## Task brief
Search the entries for the line containing "assign b[18] = 16'h0694;". Repeat it, then every line after it, exactly through the final line.

## Provided data
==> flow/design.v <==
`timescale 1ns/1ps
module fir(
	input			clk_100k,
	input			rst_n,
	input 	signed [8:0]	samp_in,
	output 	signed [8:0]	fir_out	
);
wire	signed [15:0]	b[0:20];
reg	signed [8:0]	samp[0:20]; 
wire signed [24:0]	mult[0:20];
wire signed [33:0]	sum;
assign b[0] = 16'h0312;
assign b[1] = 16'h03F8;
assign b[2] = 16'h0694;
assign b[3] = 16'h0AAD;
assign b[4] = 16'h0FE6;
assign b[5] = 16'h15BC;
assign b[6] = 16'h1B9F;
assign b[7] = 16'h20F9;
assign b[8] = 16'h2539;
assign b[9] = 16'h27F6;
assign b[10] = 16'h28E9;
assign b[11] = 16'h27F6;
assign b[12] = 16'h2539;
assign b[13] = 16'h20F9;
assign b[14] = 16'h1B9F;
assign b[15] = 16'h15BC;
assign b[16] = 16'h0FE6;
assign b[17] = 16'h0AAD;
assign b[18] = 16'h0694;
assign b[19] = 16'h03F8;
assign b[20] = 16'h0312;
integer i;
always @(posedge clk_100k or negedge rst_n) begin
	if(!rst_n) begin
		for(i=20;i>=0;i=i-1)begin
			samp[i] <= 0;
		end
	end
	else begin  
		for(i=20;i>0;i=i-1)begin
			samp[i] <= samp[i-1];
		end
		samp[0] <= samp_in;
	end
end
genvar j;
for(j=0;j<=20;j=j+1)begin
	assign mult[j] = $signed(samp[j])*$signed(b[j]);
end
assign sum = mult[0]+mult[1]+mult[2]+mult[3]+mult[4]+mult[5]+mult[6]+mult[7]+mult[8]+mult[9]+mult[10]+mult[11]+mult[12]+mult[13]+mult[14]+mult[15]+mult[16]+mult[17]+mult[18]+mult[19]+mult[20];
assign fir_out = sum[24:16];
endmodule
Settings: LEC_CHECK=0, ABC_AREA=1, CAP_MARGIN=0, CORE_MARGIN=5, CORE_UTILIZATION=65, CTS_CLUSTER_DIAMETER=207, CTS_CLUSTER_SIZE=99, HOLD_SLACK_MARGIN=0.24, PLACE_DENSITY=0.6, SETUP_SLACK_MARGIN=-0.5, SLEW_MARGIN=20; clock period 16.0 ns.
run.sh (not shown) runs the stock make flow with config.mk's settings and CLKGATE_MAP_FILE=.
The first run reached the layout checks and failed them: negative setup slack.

## Result for this task
assign b[18] = 16'h0694;
assign b[19] = 16'h03F8;
assign b[20] = 16'h0312;
integer i;
always @(posedge clk_100k or negedge rst_n) begin
	if(!rst_n) begin
		for(i=20;i>=0;i=i-1)begin
			samp[i] <= 0;
		end
	end
	else begin  
		for(i=20;i>0;i=i-1)begin
			samp[i] <= samp[i-1];
		end
		samp[0] <= samp_in;
	end
end
genvar j;
for(j=0;j<=20;j=j+1)begin
	assign mult[j] = $signed(samp[j])*$signed(b[j]);
end
assign sum = mult[0]+mult[1]+mult[2]+mult[3]+mult[4]+mult[5]+mult[6]+mult[7]+mult[8]+mult[9]+mult[10]+mult[11]+mult[12]+mult[13]+mult[14]+mult[15]+mult[16]+mult[17]+mult[18]+mult[19]+mult[20];
assign fir_out = sum[24:16];
endmodule
Settings: LEC_CHECK=0, ABC_AREA=1, CAP_MARGIN=0, CORE_MARGIN=5, CORE_UTILIZATION=65, CTS_CLUSTER_DIAMETER=207, CTS_CLUSTER_SIZE=99, HOLD_SLACK_MARGIN=0.24, PLACE_DENSITY=0.6, SETUP_SLACK_MARGIN=-0.5, SLEW_MARGIN=20; clock period 16.0 ns.
run.sh (not shown) runs the stock make flow with config.mk's settings and CLKGATE_MAP_FILE=.
The first run reached the layout checks and failed them: negative setup slack.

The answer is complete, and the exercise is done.